A wrapper containing the data and the hash would work.

4 Likes

You might consider using zerocopy::AsBytes to safely convert a struct to a &[u8]. It will ensure, for example, that your struct has no padding and has a defined representation (such as repr(C)).

1 Like

For such cases I take digest of the struct encoded with bincode, as it guarantees a stable representation with no uninitialized padding.

Note that bincode can write to a smallvec or any &mut [u8] slice, so the "encoding" can be quite cheap and without heap allocations.

1 Like

May I ask why you're calculating cyclic redundancy checks? In 2020 they are not used that often in error detection anymore, in favor of proper hash functions.

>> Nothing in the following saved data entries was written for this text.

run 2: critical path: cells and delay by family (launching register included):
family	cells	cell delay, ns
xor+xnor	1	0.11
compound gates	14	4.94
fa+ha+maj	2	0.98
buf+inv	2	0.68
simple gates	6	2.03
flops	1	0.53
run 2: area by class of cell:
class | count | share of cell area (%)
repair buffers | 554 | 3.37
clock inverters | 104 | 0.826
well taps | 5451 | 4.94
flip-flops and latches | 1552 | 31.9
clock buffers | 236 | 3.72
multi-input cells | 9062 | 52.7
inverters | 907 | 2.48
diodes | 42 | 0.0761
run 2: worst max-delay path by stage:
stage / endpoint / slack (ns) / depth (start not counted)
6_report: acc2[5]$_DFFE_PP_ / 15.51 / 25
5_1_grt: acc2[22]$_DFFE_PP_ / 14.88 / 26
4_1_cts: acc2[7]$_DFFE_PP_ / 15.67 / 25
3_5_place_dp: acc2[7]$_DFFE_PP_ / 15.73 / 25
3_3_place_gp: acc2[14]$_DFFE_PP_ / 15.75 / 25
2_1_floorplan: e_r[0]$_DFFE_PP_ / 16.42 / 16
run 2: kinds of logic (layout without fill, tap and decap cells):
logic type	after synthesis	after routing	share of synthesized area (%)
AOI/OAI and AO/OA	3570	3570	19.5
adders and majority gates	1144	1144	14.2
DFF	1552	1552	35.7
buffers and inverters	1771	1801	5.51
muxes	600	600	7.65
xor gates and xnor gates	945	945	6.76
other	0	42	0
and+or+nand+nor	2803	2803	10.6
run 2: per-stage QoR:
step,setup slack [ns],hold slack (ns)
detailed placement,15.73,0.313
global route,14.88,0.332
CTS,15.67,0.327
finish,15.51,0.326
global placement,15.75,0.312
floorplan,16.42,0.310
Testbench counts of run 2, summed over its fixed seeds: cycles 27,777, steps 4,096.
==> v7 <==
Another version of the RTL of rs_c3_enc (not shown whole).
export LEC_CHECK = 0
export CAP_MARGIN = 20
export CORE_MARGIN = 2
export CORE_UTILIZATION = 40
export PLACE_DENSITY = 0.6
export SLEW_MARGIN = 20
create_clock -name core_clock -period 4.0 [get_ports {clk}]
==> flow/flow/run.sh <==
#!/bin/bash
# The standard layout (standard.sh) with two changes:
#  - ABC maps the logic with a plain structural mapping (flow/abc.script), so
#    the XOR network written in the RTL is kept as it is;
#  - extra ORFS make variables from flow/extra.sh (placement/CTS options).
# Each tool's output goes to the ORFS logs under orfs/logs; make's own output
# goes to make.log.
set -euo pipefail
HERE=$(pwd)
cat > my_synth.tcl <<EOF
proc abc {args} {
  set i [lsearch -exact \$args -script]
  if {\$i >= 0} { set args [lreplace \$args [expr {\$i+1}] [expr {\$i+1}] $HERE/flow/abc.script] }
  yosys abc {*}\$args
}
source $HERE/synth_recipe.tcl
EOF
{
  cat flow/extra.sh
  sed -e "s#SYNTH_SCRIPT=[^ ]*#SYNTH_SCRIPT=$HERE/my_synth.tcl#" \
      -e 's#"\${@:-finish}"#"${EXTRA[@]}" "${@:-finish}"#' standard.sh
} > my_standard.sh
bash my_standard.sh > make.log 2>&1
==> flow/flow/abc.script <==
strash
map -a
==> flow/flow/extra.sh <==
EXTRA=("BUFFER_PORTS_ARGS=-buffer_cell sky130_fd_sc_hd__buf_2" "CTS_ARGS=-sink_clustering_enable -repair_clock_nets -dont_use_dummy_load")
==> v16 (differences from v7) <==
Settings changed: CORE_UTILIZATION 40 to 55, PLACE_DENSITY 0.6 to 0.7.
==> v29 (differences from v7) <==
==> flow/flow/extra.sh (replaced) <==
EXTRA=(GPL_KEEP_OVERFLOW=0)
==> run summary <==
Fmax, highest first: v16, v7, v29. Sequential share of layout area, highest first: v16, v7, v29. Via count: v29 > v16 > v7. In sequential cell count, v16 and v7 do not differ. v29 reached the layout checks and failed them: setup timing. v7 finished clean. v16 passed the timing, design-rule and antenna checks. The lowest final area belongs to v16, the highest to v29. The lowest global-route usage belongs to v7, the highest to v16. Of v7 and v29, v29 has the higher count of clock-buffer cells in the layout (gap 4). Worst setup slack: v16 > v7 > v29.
From an optimization exercise on the open Yosys and OpenROAD flow, aimed at small area, a short achievable clock period and few clock cycles; shortcuts taken in it are not production practice.
In this exercise RTL edits were held to simulation tests only and were not proved equivalent to the original.
Power and IR drop assume default switching activity.

==> flow/design.v <==
module plait_decoder (
    input  wire        clk,
    input  wire        rst,
    input  wire        start,
    input  wire [18:0] cfg_comp_length,
    input  wire [6:0]  cfg_line_count,
    input  wire [2:0]  cfg_code_width,
    input  wire [12:0] cfg_line_bytes,
    input  wire [31:0] cfg_block_number,
    output wire        idle,
    input  wire        in_valid,
    input  wire [7:0]  in_data,
    output wire        in_ready,
    output reg         out_valid,
    output reg  [7:0]  out_data,
    output wire        hist_rd_en,
    output wire [12:0] hist_rd_addr,
    input  wire [7:0]  hist_rd_data,
    output reg         done,
    output wire [15:0] result
);
    localparam [2:0] C_HDR_INV = 3'd0,
                     C_HDR_MIS = 3'd1,
                     C_TOK_INV = 3'd2,
                     C_OVERRUN = 3'd3,
                     C_REF_INV = 3'd4,
                     C_TRUNC   = 3'd5,
                     C_LEN_MIS = 3'd6,
                     C_CRC_MIS = 3'd7;
    localparam [31:0] CRC_RESIDUE = 32'hB798B438;
    localparam [2:0] PH_IDLE = 3'd0,
                     PH_HDR  = 3'd1,
                     PH_HC1  = 3'd2,
                     PH_HC2  = 3'd3,
                     PH_RUN  = 3'd4;
    localparam [3:0] P_IDLE  = 4'd0,
                     P_CTRL  = 4'd1,
                     P_DEC   = 4'd2,
                     P_EXT0  = 4'd3,
                     P_EXT1  = 4'd4,
                     P_ADD   = 4'd5,
                     P_OPCHK = 4'd6,
                     P_OP0   = 4'd7,
                     P_OP1   = 4'd8,
                     P_D     = 4'd9,
                     P_CHK   = 4'd10,
                     P_RDY   = 4'd11,
                     P_WLIT  = 4'd12;
    localparam [1:0] K_DATA = 2'd0,
                     K_END  = 2'd1,
                     K_ERR  = 2'd2;
    localparam [1:0] E_IMM   = 2'd0,
                     E_LIT   = 2'd1,
                     E_MATCH = 2'd2,
                     E_CRC   = 2'd3;
    localparam [1:0] S_IMM  = 2'd0,
                     S_HIST = 2'd1,
                     S_F1   = 2'd2,
                     S_F2   = 2'd3;
    reg [2:0]  ph;
    reg [18:0] rcl;       
    reg [12:0] rlb;
    reg [6:0]  rlc;
    reg [2:0]  rcw;
    reg [31:0] rbn;
    reg        h_inv, h_mis, h_stored;
    reg [4:0]  hidx;      
    reg        hv;        
    reg [2:0]  mcnt;      
    reg [7:0]  ib;        
    reg [18:0] trem;      
    reg [12:0] tpos;      
    reg        tsat;      
    reg [3:0]  ps;
    reg [16:0] p_n;
    reg [7:0]  op0, op1;  
    reg        dneg;
    reg [12:0] p_src;
    reg        p_f1, p_f2;
    reg [1:0]  p_cls;
    reg [2:0]  p_code;
    reg        e_act;
    reg [1:0]  e_typ;
    reg [18:0] e_cnt;
    reg [12:0] e_addr;
    reg [7:0]  e_fill;
    reg        e_f1, e_f2;
    reg        fin;
    reg        s1_v, s1_c;
    reg [1:0]  s1_sel;
    reg [7:0]  s1_imm;
    reg        o_c;
    reg [7:0]  o_prev;
    reg [31:0] crc;
    reg        r_nz;
    reg [2:0]  r_code;
    function [31:0] crc32c_byte;
        input [31:0] c;
        input [7:0]  b;
        integer k;
        reg [31:0] x;
        begin
            x = c ^ {24'd0, b};
            for (k = 0; k < 8; k = k + 1)
                x = x[0] ? ((x >> 1) ^ 32'h82F63B78) : (x >> 1);
            crc32c_byte = x;
        end
    endfunction
    assign idle   = (ph == PH_IDLE);
    assign result = {5'd0, r_nz, r_nz, r_nz, 3'd0, r_nz, 1'b0, r_code};
    wire [2:0] kind = ib[7:5];
    wire [4:0] len  = ib[4:0];
    wire p_in  = (ps == P_CTRL) || (ps == P_EXT0) || (ps == P_EXT1)
              || (ps == P_OP0) || (ps == P_OP1);
    wire e_in  = e_act && e_typ[0];                     
    assign in_ready = ((ph == PH_HDR) && !hidx[4]) || ((ph == PH_RUN) && (p_in || e_in));
    wire take  = in_valid && in_ready;
    wire e_last  = (e_cnt == 19'd1);
    wire e_issue = e_act && (!e_typ[0] || in_valid);
    assign hist_rd_en   = e_act && (e_typ == E_MATCH);
    assign hist_rd_addr = e_addr;
    wire        rem_z   = (rcl == 19'd0);
    wire        rem_lt2 = (rcl[18:1] == 18'd0);
    wire        lit_tr  = {2'd0, p_n} > rcl;
    wire        overrun = {2'd0, p_n} > trem;
    wire [15:0] dd      = {op1, op0};
    wire        ref_bad = dneg || (dd == 16'd0) || (dd > 16'd8192)
                       || (!tsat && ({3'd0, tpos} < dd));
    wire [16:0] near_d  = {4'd0, rlb} - {{9{op0[7]}}, op0};
    wire e_free  = !e_act || (e_last && !e_typ[0]);
    wire commit  = (ph == PH_RUN) && (ps == P_RDY) && ((p_cls == K_DATA) ? e_free : !e_act);
    wire [17:0] tsum = {5'd0, tpos} + {1'b0, p_n};
    always @(posedge clk) begin
        if (rst) begin
            ph        <= PH_IDLE;
            ps        <= P_IDLE;
            hv        <= 1'b0;
            mcnt      <= 3'd0;
            e_act     <= 1'b0;
            fin       <= 1'b0;
            s1_v      <= 1'b0;
            s1_c      <= 1'b0;
            out_valid <= 1'b0;
            o_c       <= 1'b0;
            done      <= 1'b0;
            r_nz      <= 1'b0;
            r_code    <= 3'd0;
        end else begin
            done <= 1'b0;
            s1_v <= e_issue && (e_typ != E_CRC);
            s1_c <= e_issue && (e_typ == E_CRC);
            if (e_issue) begin
                s1_imm <= (e_typ == E_IMM) ? e_fill : in_data;
                s1_sel <= (e_typ != E_MATCH) ? S_IMM : e_f1 ? S_F1 : e_f2 ? S_F2 : S_HIST;
            end
            out_valid <= s1_v;
            o_c       <= s1_c;
            if (s1_v || s1_c) begin
                o_prev <= out_data;
                case (s1_sel)
                    S_IMM:   out_data <= s1_imm;
                    S_HIST:  out_data <= hist_rd_data;
                    S_F1:    out_data <= out_data;
                    default: out_data <= o_prev;
                endcase
            end
            if (out_valid || o_c)
                crc <= crc32c_byte(crc, out_data);
            if (e_issue) begin
                e_cnt  <= e_cnt - 19'd1;
                e_addr <= e_addr + 13'd1;
                if (e_last)
                    e_act <= 1'b0;
            end
            if (take && ph == PH_RUN)
                rcl <= rcl - 19'd1;
            if (ph == PH_IDLE) begin
                if (start) begin
                    rcl   <= cfg_comp_length;
                    rlc   <= cfg_line_count;
                    rcw   <= cfg_code_width;
                    rlb   <= cfg_line_bytes;
                    rbn   <= cfg_block_number;
                    hidx  <= 5'd0;
                    hv    <= 1'b0;
                    h_inv <= 1'b0;
                    h_mis <= 1'b0;
                    if (cfg_comp_length < 19'd21) begin
                        done   <= 1'b1;
                        r_nz   <= 1'b1;
                        r_code <= C_HDR_MIS;
                    end else begin
                        ph <= PH_HDR;
                    end
                end
            end
            if (ph == PH_HDR) begin
                hv <= take;
                if (take) begin
                    ib   <= in_data;
                    hidx <= hidx + 5'd1;
                end
                if (hv) begin
                    case (hidx)
                        5'd1: h_inv <= h_inv | (ib != 8'hA6);
                        5'd2: h_inv <= h_inv | (ib != 8'hD2);
                        5'd3: h_inv <= h_inv | (ib != 8'h01);
                        5'd4: begin
                            h_inv    <= h_inv | (ib[7:1] != 7'd0);
                            h_stored <= ib[0];
                        end
                        5'd5: begin
                            h_mis     <= h_mis | (ib != rcl[7:0]);
                            rcl[7:0]  <= ib;
                        end
                        5'd6: begin
                            h_mis     <= h_mis | (ib != rcl[15:8]);
                            rcl[15:8] <= ib;
                        end
                        5'd7: begin
                            h_mis      <= h_mis | (ib != {5'd0, rcl[18:16]});
                            h_inv      <= h_inv | (ib[7:3] != 5'd0);
                            rcl[18:16] <= ib[2:0];
                        end
                        5'd8: begin
                            h_mis <= h_mis | (ib != 8'd0);
                            h_inv <= h_inv | (ib != 8'd0);
                        end
                        5'd9: begin
                            h_mis     <= h_mis | (ib != rlb[7:0]);
                            rlb[7:0]  <= ib;
                        end
                        5'd10: begin
                            h_mis     <= h_mis | (ib != {3'd0, rlb[12:8]});
                            h_inv     <= h_inv | (ib[7:5] != 3'd0);
                            rlb[12:8] <= ib[4:0];
                        end
                        5'd11: begin
                            h_mis <= h_mis | (ib != {1'b0, rlc});
                            h_inv <= h_inv | (ib == 8'd0) | (ib > 8'd64);
                            rlc   <= ib[6:0];
                            trem  <= 19'd0;
                            mcnt  <= 3'd7;
                        end
                        5'd12: begin
                            h_mis <= h_mis | (ib != {5'd0, rcw});
                            h_inv <= h_inv | !((ib == 8'd1) || (ib == 8'd2) || (ib == 8'd4));
                            rcw   <= ib[2:0];
                        end
                        5'd13: h_mis <= h_mis | (ib != rbn[7:0]);
                        5'd14: h_mis <= h_mis | (ib != rbn[15:8]);
                        5'd15: h_mis <= h_mis | (ib != rbn[23:16]);
                        default: h_mis <= h_mis | (ib != rbn[31:24]);
                    endcase
                end
                if (hidx[4] && !hv && mcnt == 3'd0)
                    ph <= PH_HC1;
            end
            if (mcnt != 3'd0) begin
                mcnt <= mcnt - 3'd1;
                trem <= {trem[17:0], 1'b0} + (rlc[6] ? {6'd0, rlb} : 19'd0);
                rlc  <= {rlc[5:0], rlc[6]};
            end
            if (ph == PH_HC1) begin
                h_inv <= h_inv | (rcl < 19'd21) | (rcl > 19'd266240) | (rlb == 13'd0)
                       | (rlb > 13'd4096) | (rlb > {rcw, 10'd0});
                rcl   <= rcl - 19'd20;
                ph    <= PH_HC2;
            end
            if (ph == PH_HC2) begin
                crc  <= 32'hFFFFFFFF;
                tpos <= 13'd0;
                tsat <= 1'b0;
                if (h_inv || (h_stored && rcl != trem)) begin
                    done   <= 1'b1;
                    r_nz   <= 1'b1;
                    r_code <= C_HDR_INV;
                    ph     <= PH_IDLE;
                end else if (h_mis) begin
                    done   <= 1'b1;
                    r_nz   <= 1'b1;
                    r_code <= C_HDR_MIS;
                    ph     <= PH_IDLE;
                end else if (h_stored) begin
                    ph    <= PH_RUN;
                    e_act <= 1'b1;
                    e_typ <= E_LIT;
                    e_cnt <= trem;
                    ps    <= P_RDY;
                    p_cls <= K_END;
                end else begin
                    ph <= PH_RUN;
                    ps <= P_CTRL;
                end
            end
            if (ph == PH_RUN) begin
                case (ps)
                    P_CTRL: begin
                        if (rem_z) begin
                            p_cls  <= K_ERR;
                            p_code <= C_TRUNC;
                            ps     <= P_RDY;
                        end else if (take) begin
                            ib <= in_data;
                            ps <= P_DEC;
                        end
                    end
                    P_DEC: begin
                        p_n <= {12'd0, len} + 17'd1;
                        if (kind == 3'd7 || (kind == 3'd6 && len != 5'd0)) begin
                            p_cls  <= K_ERR;
                            p_code <= C_TOK_INV;
                            ps     <= P_RDY;
                        end else if (kind == 3'd6) begin
                            p_cls  <= (trem != 19'd0 || !rem_z) ? K_ERR : K_END;
                            p_code <= (trem != 19'd0) ? C_TRUNC : C_LEN_MIS;
                            ps     <= P_RDY;
                        end else if (len == 5'd31) begin
                            if (rem_lt2) begin
                                p_cls  <= K_ERR;
                                p_code <= C_TRUNC;
                                ps     <= P_RDY;
                            end else begin
                                ps <= P_EXT0;
                            end
                        end else begin
                            ps <= P_OPCHK;
                        end
                    end
                    P_EXT0: if (take) begin
                        p_n[7:0] <= in_data;
                        ps       <= P_EXT1;
                    end
                    P_EXT1: if (take) begin
                        p_n[16:8] <= {1'b0, in_data};
                        ps        <= P_ADD;
                    end
                    P_ADD: begin
                        p_n <= p_n + 17'd32;
                        ps  <= P_OPCHK;
                    end
                    P_OPCHK: begin
                        if ((kind == 3'd2 && lit_tr) || (kind == 3'd4 && rem_lt2)
                            || ((kind == 3'd1 || kind == 3'd5) && rem_z)) begin
                            p_cls  <= K_ERR;
                            p_code <= C_TRUNC;
                            ps     <= P_RDY;
                        end else if (kind == 3'd1 || kind == 3'd4 || kind == 3'd5) begin
                            ps <= P_OP0;
                        end else begin
                            ps <= P_D;
                        end
                    end
                    P_OP0: if (take) begin
                        op0 <= in_data;
                        ps  <= (kind == 3'd4) ? P_OP1 : P_D;
                    end
                    P_OP1: if (take) begin
                        op1 <= in_data;
                        ps  <= P_D;
                    end
                    P_D: begin
                        dneg <= 1'b0;
                        if (kind == 3'd3)
                            {op1, op0} <= {3'd0, rlb};
                        else if (kind == 3'd5)
                            {dneg, op1, op0} <= near_d;
                        ps <= P_CHK;
                    end
                    P_CHK: begin
                        p_src <= tpos - dd[12:0];
                        p_f1  <= (dd == 16'd1);
                        p_f2  <= (dd == 16'd2);
                        ps    <= P_RDY;
                        if (kind == 3'd4 && dd == 16'd0) begin
                            p_cls  <= K_ERR;
                            p_code <= C_TOK_INV;
                        end else if (overrun) begin
                            p_cls  <= K_ERR;
                            p_code <= C_OVERRUN;
                        end else if ((kind == 3'd3 || kind == 3'd4 || kind == 3'd5) && ref_bad) begin
                            p_cls  <= K_ERR;
                            p_code <= C_REF_INV;
                        end else begin
                            p_cls  <= K_DATA;
                        end
                    end
                    P_RDY: if (commit) begin
                        case (p_cls)
                            K_DATA: begin
                                e_act  <= 1'b1;
                                e_cnt  <= {2'd0, p_n};
                                e_typ  <= (kind == 3'd2) ? E_LIT : kind[2:1] != 2'd0 ? E_MATCH : E_IMM;
                                e_fill <= (kind == 3'd1) ? op0 : 8'd0;
                                e_addr <= p_src;
                                e_f1   <= p_f1;
                                e_f2   <= p_f2;
                                trem   <= trem - {2'd0, p_n};
                                tpos   <= tsum[12:0];
                                tsat   <= tsat | (tsum[17:13] != 5'd0);
                                ps     <= (kind == 3'd2) ? P_WLIT : P_CTRL;
                            end
                            K_END: begin
                                e_act <= 1'b1;
                                e_cnt <= 19'd4;
                                e_typ <= E_CRC;
                                fin   <= 1'b1;
                                ps    <= P_IDLE;
                            end
                            default: begin
                                done   <= 1'b1;
                                r_nz   <= 1'b1;
                                r_code <= p_code;
                                ph     <= PH_IDLE;
                                ps     <= P_IDLE;
                            end
                        endcase
                    end
                    P_WLIT: if (e_last && in_valid)
                        ps <= P_CTRL;
                    default: ;
                endcase
                if (fin && !e_act && !s1_c && !o_c) begin
                    fin    <= 1'b0;
                    done   <= 1'b1;
                    r_nz   <= (crc != CRC_RESIDUE);
                    r_code <= (crc != CRC_RESIDUE) ? C_CRC_MIS : 3'd0;
                    ph     <= PH_IDLE;
                end
            end
        end
    end
endmodule
==> flow/run.sh <==
#!/bin/bash
# synth_recipe.tcl (not shown) runs the flow's synth.tcl, then flattens the netlist and writes it again
# the make line also repeats each setting of config.mk as NAME=value (left out here)
make -C /OpenROAD-flow-scripts/flow DESIGN_CONFIG=/design/flow/config.mk WORK_HOME=/design/flow/orfs CLKGATE_MAP_FILE= SYNTH_SCRIPT=/design/flow/synth_recipe.tcl finish
==> flow/config.mk <==
export PLATFORM = sky130hd
export DESIGN_NAME = plait_decoder
export DESIGN_NICKNAME = plait_decoder
export VERILOG_FILES = /design/flow/design.v
export SDC_FILE = /design/flow/constraint.sdc
export NUM_CORES = 4
export LEC_CHECK = 0
export CAP_MARGIN = 20
export CORE_MARGIN = 2
export CORE_UTILIZATION = 40
export SLEW_MARGIN = 20
==> flow/constraint.sdc <==
create_clock -name core_clock -period 8.5 [get_ports {clk}]
set_input_delay 1.7000 -clock core_clock [delete_from_list [all_inputs] [get_ports {clk}]]
set_output_delay 1.7000 -clock core_clock [all_outputs]
set_load 0.01 [all_outputs]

Is it an intellectual exercise?

1 Like

@ jjpe
no it is not an exercise it's embedded code so it has to be this way. There are requirement so that last field is crc :slight_smile:

@ Hyeonu
cool but C people already solved this by adding packed attribute :slight_smile:

This is as I've already mentioned some C/C++ project with strict requirements about structure fields etc but I was wondering if I can add some spice to it by writing my part in Rust since only functionality count and nobody will look at my code. :wink: So this is purely theoretical discussion right now. :slight_smile: I want to see what is out there :wink:
Thank you for all the replies I'll take a look at possible solutions in a moment, right now I need some rest. :slight_smile:

2 Likes

Rust also has packed repr modifier. See reference.

2 Likes

In terms of struct layouts, Rust can define pretty much everything that C can so you can definitely write code which will look identical to the rest of the project!

It sounds like you want the #[repr(packed)] specifier as @Riateche said. This is identical to packed in C, and gives you full control over a struct's layout.

I'd also look at the zerocopy::AsBytes trait (as @BurntSushi mentioned) so you can view your data as a bunch of bytes for CRC calculation.

One way you could implement this is by splitting the data and the CRC.

use byteorder::BigEndian;
use zerocopy::AsBytes;

#[repr(packed)]
struct Message {
  /// The message's body.
  pub data: Data,
  /// The message's checksum.
  ///
  // A 2-byte array is used instead of a `u16` so we can explicitly handle 
  // endianness.
  crc: [u8; 2], 
}

impl From<Data> for Message {
  fn from(data: Data) -> Message {
    let mut crc = [0; 2];
    BigEndian::write_u16(&mut crc, data.calculate_crc());

    Message { data, crc }
  }
}

#[derive(AsBytes)]
pub struct Data {
  field1 : i32,
  field2 : f64,
  field3 : u8,
  ...
}

impl Data {
  pub fn calculate_crc(&self) -> u16 { crc(self.as_bytes()) }
}

fn crc16(bytes: &[u8]) -> u16 { ... }

You may want to be wary of endianness issues, especially if these structs are being sent across a network to another machine (the main reason you might want a CRC). A f64 or a u16 in your struct will be written with the host machine's endianness, and there's a chance the receiver will read the fields "backwards".

Abstractions-wise, I would try to get something like:

type Crc = u16; // or [u8; 2], or newtype, or whatever needed

struct Crced<T> {
   data: T,
   crc: Crc
}
  • AsByted/packed or whatever else is needed. Then you can have nice and generic handling for any struct you like.

This topic was automatically closed 90 days after the last reply. New replies are no longer allowed.